物件の付加価値を
向上させる
スマートホームサービスを「自社ブランドで提供したい」と考えたとき、選択肢になるのがOEM(他社が開発したものを自社ブランドとして提供する手法)です。ゼロからアプリやプラットフォームを開発するのに比べ、コストと期間を大きく抑えながら、自社名義のスマートホームサービスを立ち上げられます。
本記事では、スマートホーム分野におけるOEMの考え方と提供パターン、メリット・注意点、実際にOEMやプラットフォーム提供に対応しているサービス例、導入までの流れとパートナー選定のチェックポイントまで、法人担当者が押さえておきたい観点を整理して解説します。
OEMとは「Original Equipment Manufacturing」の略で、他社が製造・開発したものを自社ブランドとして販売するビジネス手法を指します。もともとは製造業の用語ですが、近年はアプリやクラウドサービスなど、ソフトウェア領域でも同じ考え方が使われています。
混同されやすい用語との違いを整理すると、次のようになります。
| 用語 | 意味・特徴 |
|---|---|
| OEM | 他社が製造・開発したものを、自社ブランドとして提供する手法。委託側が仕様の設計や技術指導に関与するケースを指すことが多い |
| ODM | 受託側が企画・設計から製造まで主体的に担う形態。委託側は仕様検討の負担が小さい反面、関与できる範囲は限られる |
| PB (プライベートブランド) |
OEM・ODMと同様の手法を、委託する側(ブランドを冠する側)の視点で呼ぶ言葉 |
| ホワイトラベル | ブランド名の入っていない完成品・完成サービスを調達し、自社名義を付けて提供する形態。SaaSやクラウドサービスで多く使われる |
実務上、スマートホーム分野ではこれらの言葉が厳密に区別されずに使われているのが実情です。問い合わせや商談の際は「どこまで自社仕様に変えられるのか」「開発はどちらが担うのか」を言葉の定義ではなく具体的な提供範囲で確認することが大切です。

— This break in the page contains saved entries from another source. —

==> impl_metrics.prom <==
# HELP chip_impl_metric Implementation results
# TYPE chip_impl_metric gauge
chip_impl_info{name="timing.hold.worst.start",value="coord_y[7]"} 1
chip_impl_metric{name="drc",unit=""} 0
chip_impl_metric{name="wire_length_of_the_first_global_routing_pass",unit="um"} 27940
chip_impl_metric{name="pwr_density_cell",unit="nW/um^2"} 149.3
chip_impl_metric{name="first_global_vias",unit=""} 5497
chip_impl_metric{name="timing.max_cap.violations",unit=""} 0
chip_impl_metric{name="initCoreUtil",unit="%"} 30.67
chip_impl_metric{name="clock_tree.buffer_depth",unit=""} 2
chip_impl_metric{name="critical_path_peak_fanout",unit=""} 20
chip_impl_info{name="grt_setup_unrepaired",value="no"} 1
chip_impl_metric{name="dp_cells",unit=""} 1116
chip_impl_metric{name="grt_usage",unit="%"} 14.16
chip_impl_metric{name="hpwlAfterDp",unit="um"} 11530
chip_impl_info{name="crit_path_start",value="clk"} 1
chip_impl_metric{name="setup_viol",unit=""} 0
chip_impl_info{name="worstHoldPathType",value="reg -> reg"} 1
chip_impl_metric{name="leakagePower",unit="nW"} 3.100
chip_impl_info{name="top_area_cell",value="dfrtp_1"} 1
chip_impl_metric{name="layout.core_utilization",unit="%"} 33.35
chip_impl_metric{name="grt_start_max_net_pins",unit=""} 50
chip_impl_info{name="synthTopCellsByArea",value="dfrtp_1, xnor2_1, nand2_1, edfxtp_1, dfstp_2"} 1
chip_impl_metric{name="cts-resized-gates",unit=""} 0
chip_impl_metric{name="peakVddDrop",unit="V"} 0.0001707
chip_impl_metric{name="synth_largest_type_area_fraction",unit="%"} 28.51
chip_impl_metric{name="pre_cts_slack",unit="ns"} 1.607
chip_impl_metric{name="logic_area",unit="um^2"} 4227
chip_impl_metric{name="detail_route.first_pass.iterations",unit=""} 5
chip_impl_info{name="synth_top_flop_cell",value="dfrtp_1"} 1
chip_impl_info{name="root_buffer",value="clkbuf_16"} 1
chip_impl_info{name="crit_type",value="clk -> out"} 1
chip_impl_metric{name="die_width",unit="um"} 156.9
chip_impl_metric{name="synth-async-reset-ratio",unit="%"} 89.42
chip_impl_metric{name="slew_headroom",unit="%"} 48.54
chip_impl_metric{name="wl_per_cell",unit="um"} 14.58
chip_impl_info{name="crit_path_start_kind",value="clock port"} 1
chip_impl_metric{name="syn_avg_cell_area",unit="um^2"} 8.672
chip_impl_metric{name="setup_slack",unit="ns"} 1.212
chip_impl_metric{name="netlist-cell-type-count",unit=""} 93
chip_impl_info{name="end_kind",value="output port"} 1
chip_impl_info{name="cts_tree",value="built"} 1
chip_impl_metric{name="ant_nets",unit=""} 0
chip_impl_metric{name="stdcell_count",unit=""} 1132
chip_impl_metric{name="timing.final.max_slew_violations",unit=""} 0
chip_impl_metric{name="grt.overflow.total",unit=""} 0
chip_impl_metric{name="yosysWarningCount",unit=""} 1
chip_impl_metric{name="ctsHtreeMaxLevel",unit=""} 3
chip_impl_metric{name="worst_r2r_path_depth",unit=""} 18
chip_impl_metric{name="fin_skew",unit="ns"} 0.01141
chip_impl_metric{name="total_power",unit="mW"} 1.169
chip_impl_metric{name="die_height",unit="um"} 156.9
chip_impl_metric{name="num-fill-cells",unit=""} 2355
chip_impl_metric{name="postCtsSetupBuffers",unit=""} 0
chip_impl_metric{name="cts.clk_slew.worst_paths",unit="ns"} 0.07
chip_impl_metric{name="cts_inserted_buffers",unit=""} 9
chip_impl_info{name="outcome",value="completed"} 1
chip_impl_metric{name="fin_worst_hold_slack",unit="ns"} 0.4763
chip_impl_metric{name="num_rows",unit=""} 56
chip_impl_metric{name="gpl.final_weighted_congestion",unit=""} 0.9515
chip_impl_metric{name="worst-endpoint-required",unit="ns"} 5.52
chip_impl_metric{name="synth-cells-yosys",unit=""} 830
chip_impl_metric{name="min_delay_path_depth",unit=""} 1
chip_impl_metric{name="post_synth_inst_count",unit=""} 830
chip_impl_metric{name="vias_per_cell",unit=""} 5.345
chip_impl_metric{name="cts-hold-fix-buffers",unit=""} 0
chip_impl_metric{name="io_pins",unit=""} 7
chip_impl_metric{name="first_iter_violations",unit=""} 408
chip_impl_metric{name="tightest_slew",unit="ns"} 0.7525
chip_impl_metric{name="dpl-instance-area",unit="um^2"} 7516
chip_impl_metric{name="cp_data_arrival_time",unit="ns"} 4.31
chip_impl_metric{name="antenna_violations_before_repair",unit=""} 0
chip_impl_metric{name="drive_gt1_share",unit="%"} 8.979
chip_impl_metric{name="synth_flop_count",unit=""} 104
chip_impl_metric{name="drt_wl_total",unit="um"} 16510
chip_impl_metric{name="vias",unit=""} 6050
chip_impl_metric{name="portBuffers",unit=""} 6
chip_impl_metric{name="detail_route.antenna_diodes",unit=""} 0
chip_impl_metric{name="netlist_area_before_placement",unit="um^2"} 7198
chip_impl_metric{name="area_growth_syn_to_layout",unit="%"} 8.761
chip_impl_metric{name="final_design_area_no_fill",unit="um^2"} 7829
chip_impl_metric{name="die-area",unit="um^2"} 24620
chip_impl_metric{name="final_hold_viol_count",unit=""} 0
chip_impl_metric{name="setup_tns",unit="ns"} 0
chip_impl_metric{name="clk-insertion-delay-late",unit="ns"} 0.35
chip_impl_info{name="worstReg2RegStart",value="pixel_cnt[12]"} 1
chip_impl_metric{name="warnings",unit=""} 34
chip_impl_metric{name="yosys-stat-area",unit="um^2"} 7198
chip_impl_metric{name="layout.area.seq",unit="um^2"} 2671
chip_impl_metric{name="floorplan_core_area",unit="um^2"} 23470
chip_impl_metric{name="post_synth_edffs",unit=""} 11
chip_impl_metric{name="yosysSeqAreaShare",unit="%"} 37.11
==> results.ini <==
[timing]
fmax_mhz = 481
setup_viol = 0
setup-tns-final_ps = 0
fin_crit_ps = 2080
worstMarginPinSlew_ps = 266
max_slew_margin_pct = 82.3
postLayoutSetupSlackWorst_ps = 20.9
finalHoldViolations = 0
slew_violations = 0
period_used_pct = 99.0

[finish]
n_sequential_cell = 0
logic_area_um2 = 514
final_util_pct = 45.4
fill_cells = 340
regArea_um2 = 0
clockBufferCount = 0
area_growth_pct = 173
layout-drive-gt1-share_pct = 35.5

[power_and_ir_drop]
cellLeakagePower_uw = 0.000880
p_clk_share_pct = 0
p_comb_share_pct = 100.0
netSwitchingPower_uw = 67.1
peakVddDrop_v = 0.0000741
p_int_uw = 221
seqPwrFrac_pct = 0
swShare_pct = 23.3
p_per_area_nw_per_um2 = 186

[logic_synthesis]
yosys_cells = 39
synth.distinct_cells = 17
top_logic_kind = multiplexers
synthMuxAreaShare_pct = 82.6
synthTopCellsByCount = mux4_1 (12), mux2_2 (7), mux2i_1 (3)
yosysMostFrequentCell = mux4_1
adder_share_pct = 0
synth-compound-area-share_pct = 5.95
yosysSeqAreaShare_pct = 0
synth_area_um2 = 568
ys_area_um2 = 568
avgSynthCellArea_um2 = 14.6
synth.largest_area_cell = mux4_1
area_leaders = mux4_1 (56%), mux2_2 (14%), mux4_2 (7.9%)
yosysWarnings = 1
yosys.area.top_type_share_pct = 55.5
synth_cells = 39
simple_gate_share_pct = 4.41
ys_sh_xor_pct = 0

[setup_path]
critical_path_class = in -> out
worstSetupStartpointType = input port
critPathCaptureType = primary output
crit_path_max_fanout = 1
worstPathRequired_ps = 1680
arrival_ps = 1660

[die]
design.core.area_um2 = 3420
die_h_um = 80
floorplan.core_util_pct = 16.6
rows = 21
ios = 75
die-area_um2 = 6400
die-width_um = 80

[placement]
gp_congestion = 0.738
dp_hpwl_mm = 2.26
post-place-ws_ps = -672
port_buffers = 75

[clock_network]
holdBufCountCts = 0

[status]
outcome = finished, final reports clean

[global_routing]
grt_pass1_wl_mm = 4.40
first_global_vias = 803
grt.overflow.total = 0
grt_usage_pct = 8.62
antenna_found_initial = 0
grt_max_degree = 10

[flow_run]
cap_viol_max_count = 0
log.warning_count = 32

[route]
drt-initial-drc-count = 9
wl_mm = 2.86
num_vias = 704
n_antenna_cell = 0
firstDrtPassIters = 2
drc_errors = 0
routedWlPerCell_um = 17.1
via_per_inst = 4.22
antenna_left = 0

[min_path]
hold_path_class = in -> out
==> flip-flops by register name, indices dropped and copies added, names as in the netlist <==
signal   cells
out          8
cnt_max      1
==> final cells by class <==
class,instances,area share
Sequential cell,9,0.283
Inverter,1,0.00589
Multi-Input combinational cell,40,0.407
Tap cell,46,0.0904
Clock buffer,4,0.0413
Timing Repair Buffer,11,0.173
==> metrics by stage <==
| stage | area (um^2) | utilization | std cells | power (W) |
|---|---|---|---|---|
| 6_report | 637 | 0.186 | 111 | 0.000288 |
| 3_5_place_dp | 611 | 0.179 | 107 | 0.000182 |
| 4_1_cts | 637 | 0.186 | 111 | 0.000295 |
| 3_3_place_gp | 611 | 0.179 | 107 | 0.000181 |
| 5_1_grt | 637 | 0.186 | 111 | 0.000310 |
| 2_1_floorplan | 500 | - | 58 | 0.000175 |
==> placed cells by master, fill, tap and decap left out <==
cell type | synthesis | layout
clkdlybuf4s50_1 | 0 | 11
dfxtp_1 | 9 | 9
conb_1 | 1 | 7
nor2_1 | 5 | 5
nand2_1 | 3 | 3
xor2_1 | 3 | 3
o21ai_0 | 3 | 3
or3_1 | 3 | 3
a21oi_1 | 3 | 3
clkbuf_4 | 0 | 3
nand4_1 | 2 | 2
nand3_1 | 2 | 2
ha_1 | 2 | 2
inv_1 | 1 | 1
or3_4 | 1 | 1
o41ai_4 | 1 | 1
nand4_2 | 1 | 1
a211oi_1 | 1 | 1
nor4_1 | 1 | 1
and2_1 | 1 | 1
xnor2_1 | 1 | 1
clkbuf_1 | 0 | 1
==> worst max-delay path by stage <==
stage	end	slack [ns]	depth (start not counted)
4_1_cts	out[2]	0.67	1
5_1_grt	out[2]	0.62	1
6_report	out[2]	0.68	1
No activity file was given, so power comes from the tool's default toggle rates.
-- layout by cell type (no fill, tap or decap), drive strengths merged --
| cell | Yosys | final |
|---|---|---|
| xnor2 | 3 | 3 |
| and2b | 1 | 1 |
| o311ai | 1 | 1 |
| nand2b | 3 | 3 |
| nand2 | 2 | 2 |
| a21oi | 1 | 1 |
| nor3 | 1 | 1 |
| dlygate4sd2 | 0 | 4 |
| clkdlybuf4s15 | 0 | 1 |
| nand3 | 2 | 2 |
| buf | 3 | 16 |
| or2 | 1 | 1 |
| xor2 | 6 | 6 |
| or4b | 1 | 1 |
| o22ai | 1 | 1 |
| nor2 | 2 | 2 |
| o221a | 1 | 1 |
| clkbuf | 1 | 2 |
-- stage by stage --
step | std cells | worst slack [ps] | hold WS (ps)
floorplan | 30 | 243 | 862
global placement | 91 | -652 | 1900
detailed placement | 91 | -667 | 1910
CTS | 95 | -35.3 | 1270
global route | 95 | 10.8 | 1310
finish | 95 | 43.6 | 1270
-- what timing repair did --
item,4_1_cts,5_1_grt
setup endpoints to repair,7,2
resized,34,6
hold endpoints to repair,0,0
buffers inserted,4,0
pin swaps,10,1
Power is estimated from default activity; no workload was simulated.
[config.mk]
export PLATFORM = sky130hd
export DESIGN_NAME = led7seg9
export DESIGN_NICKNAME = led7seg9
export VERILOG_FILES = /design/flow/design.v
export SDC_FILE = /design/flow/constraint.sdc
export NUM_CORES = 4
export LEC_CHECK = 1
export CORE_AREA = 10 10 70 70
export DIE_AREA = 0 0 80 80
[constraint.sdc]
current_design led7seg9

set clk_period 1.2
set clk_io_pct 0.2

create_clock -name clk0 -period $clk_period

set non_clock_inputs [all_inputs -no_clocks]
set_input_delay [expr $clk_period * $clk_io_pct] -clock clk0 $non_clock_inputs
set_output_delay [expr $clk_period * $clk_io_pct] -clock clk0 [all_outputs]
[design.v]
module led7seg9(I1, I2, I3, I4, SA, LED);
input I1, I2, I3, I4;
output [7:0]LED;
output [3:0]SA;
wire I1,I2,I3,I4;
	assign SA= 4'bZZZ0;
	assign LED[0]= (~I1 & I2 & I3 & I4) | (I1 & I2 & ~I3 & I4) |(I1 & ~I2 & ~I3 & I4);
	assign LED[1]= (~I1 & I2 & ~I3 & I4) | (I1 & ~I2 & ~I3 & I4);
	assign LED[2]= (I1 & ~I2 & I3 & I4);
	assign LED[3]= (~I1 & I2 & I3 & I4) | (I1 & I2 & ~I3 & I4) | (~I1 & ~I2 & ~I3 & I4) | (~I1 & I2 & I3 & ~I4);
	assign LED[4]= (~I1 & I2 & I3 & I4) | (~I1 & ~I2 & I3 & I4) | (I1 & I2 & ~I3 & I4) | (~I1 & I2 & ~I3 & I4) | (~I1 & ~I2 & ~I3 & I4) | (~I1 & I2 & I3 & ~I4);
	assign LED[5]= (~I1 & I2 & I3 & I4) | (I1 & ~I2 & I3 & I4) | (~I1 & ~I2 & I3 & I4) | (~I1 & ~I2 & ~I3 & I4);
	assign LED[6]= (I1 & I2 & I3 & I4) | (~I1 & I2 & I3 & I4) | (~I1 & ~I2 & ~I3 & I4);
	assign LED[7]= 1;
endmodule
[run.sh]
#!/bin/bash
# OpenROAD 26Q1-2900-gdf79404cd8, Yosys 0.63+post, stock flow scripts
make -C /OpenROAD-flow-scripts/flow DESIGN_CONFIG=/design/flow/config.mk WORK_HOME=/design/flow/orfs finish
==> impl_metrics.ini <==
; physical design summary
[logic_synthesis]
yosys.cell_types.count = 14
yosys_warnings = 1
synth_cells = 28
yosys_cells = 28
yosysChipArea_um2 = 158
avgSynthCellArea_um2 = 5.63
yosysSeqAreaShare_pct = 0
synthesis.area_um2 = 158

[critical_path]
worst_path_largest_cell_delay_ps = 220
required_ps = 960
crit_start = I3
crit_type = input port to output pin
cp.arrival_ps = 910
path_max_fanout = 6
startpoint_type = input port
slowest_stage = dlygate4sd2_1
crit_path_cell_trace = buf_4, nor3_2, a21oi_2, nor2b_1, dlygate4sd2_1
critPathCaptureType = output pin
cp_num_buf_inv = 2
critPathTopFamily = buffers and inverters

[cells_and_area]
final-comb-area_um2 = 148
n_fill_cell = 415
clock_buffers = 0
ff_count = 0
regArea_um2 = 0
drive_gt1_share_pct = 34.2
lay_top_cells = dlygate4sd2_1 (6), conb_1 (5), buf_4 (4)
lay_top_count = dlygate4sd2_1
finish.instance_area_um2 = 318
area_growth_pct = 102

[final_timing]
fmax_mhz = 866
setup_viol = 0
finalMaxSlewViolations = 0
min_period_ps = 1150
finalHoldViolCount = 0
worst_slack_ps = 45.3
finalCritPeriodShare_pct = 96.2
rsz0062_at_grt = yes

[detailed_routing]
route.detailed.drc = 0
wl_um = 526
vias = 185
ant_nets = 0
drtIter0Drc = 1
diodes = 0
drt_pass1_iterations = 2
viasPerCell = 2.20
wl_per_cell_um = 6.26

[placed_design]
place_area_um2 = 309
place_ws_ps = -718
gp_congestion = 0.703
io_buffers = 11

[grt]
globalRouteOverflowTotal = 0
busiest_layer = met2
track_usage_pct = 1.36
grt_pass1_wl_um = 752
grt_max_degree = 9
grt_pass1_vias = 169
met1_usage_pct = 1.71
antenna_found_initial = 0
met2_usage_pct = 2.25
use_met3_pct = 0.568

[floorplanning]
ios = 16
num_rows = 21
die_h_um = 80
die_w_um = 80
core_util_floorplan_pct = 4.62
die_area_um2 = 6400
coreArea_um2 = 3420

[worst_hold_path]
worstHoldStart = I2
hold_class = input port to output pin

[power_and_ir_drop]
power.density_nw_per_um2 = 237
power_mw = 0.0752
power.leakage_nw = 0.142
ir_drop_uv = 28.8

[job]
max_cap_violations = 0
warnings = 33

[outcome]
run_status = finished clean
-- where the power goes --
group | leakage (nW) | switching [mW] | internal (mW)
Combinational | 0.142 | 0.0322 | 0.0430
Clock | 0 | 0 | 0
Sequential | 0 | 0 | 0
Total | 0.142 | 0.0322 | 0.0430
-- synth_stat cells, drive strengths merged --
cell	instances	area [um^2]
nor2b	4	25.0
o21ai	2	10.0
nand2	3	11.3
a21boi	1	7.51
nand2b	2	12.5
buf	6	42.5
xor2	1	8.76
nand3	1	5.00
a21oi	2	10.0
nor2	1	3.75
nor3	2	10.0
inv	1	3.75
conb	2	7.51
-- through the flow --
| step | hold WS, ps | std cells | utilization, % | TNS (ps) |
|---|---|---|---|---|
| after detailed placement | 1520 | 84 | 9.05 | -4700 |
| final | 864 | 84 | 9.30 | 0 |
| after global placement | 1520 | 84 | 9.05 | -4750 |
| after floorplan | 538 | 31 | - | 0 |
| after CTS | 898 | 84 | 8.72 | 0 |
| after global routing | 878 | 84 | 9.30 | -15.6 |
-- final timing paths --
kind | depth (start not counted) | endpoint | slack [ps]
worst max-delay path | 5 | LED[6] | 50
worst min-delay path | 3 | LED[2] | 860
-- area by class of cell --
cell class / instances / area share (%)
Timing Repair Buffer: 13 / 34.3
Multi-Input combinational cell: 24 / 46.5
Tap cell: 46 / 18.1
Inverter: 1 / 1.18
-- routing by layer --
layer | part of all wire (%) | up-vias | routed length, um
met1 | 46 | 75 | 242
met2 | 37 | 12 | 196
met4 | 0 | 0 | 0
met3 | 17 | 0 | 88
met5 | 0 | - | 0
li1 | - | 98 | -
-- cells by family (layout without fill, tap and decap cells) --
kind of cell              after synthesis  in the layout  share of synthesized area (%)
xor gates and xnor gates                1              1                           5.56
and+or+nand+nor                        13             13                           42.8
AOI/OAI and AO/OA                       5              5                           17.5
other                                   2              5                           4.76
buffers and inverters                   7             14                           29.4
-- repair_timing --
action / 4_1_cts / 5_1_grt
buffers inserted: 0 / 0
pin swaps: 4 / 1
hold buffers: 0 / 0
setup endpoints to repair: 7 / 5
resized: 31 / 6
No activity file was given, so power comes from the tool's default toggle rates.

スマートホームは、センサーやスマートロックなどのIoT機器と、それらを制御・管理するアプリやプラットフォーム(サービス側)の組み合わせで成り立っています。そのためOEMを検討する際も、「機器のOEM」と「サービスのOEM」を分けて考える必要があります。
スマートホームの基本的な構成については、以下の記事もあわせてご覧ください。
自社ブランドのスマートホームサービスを実現する方法は、大きく3つのパターンに分かれます。目的によって選ぶべき形が変わるため、まずは自社がどれに当てはまるかを整理しましょう。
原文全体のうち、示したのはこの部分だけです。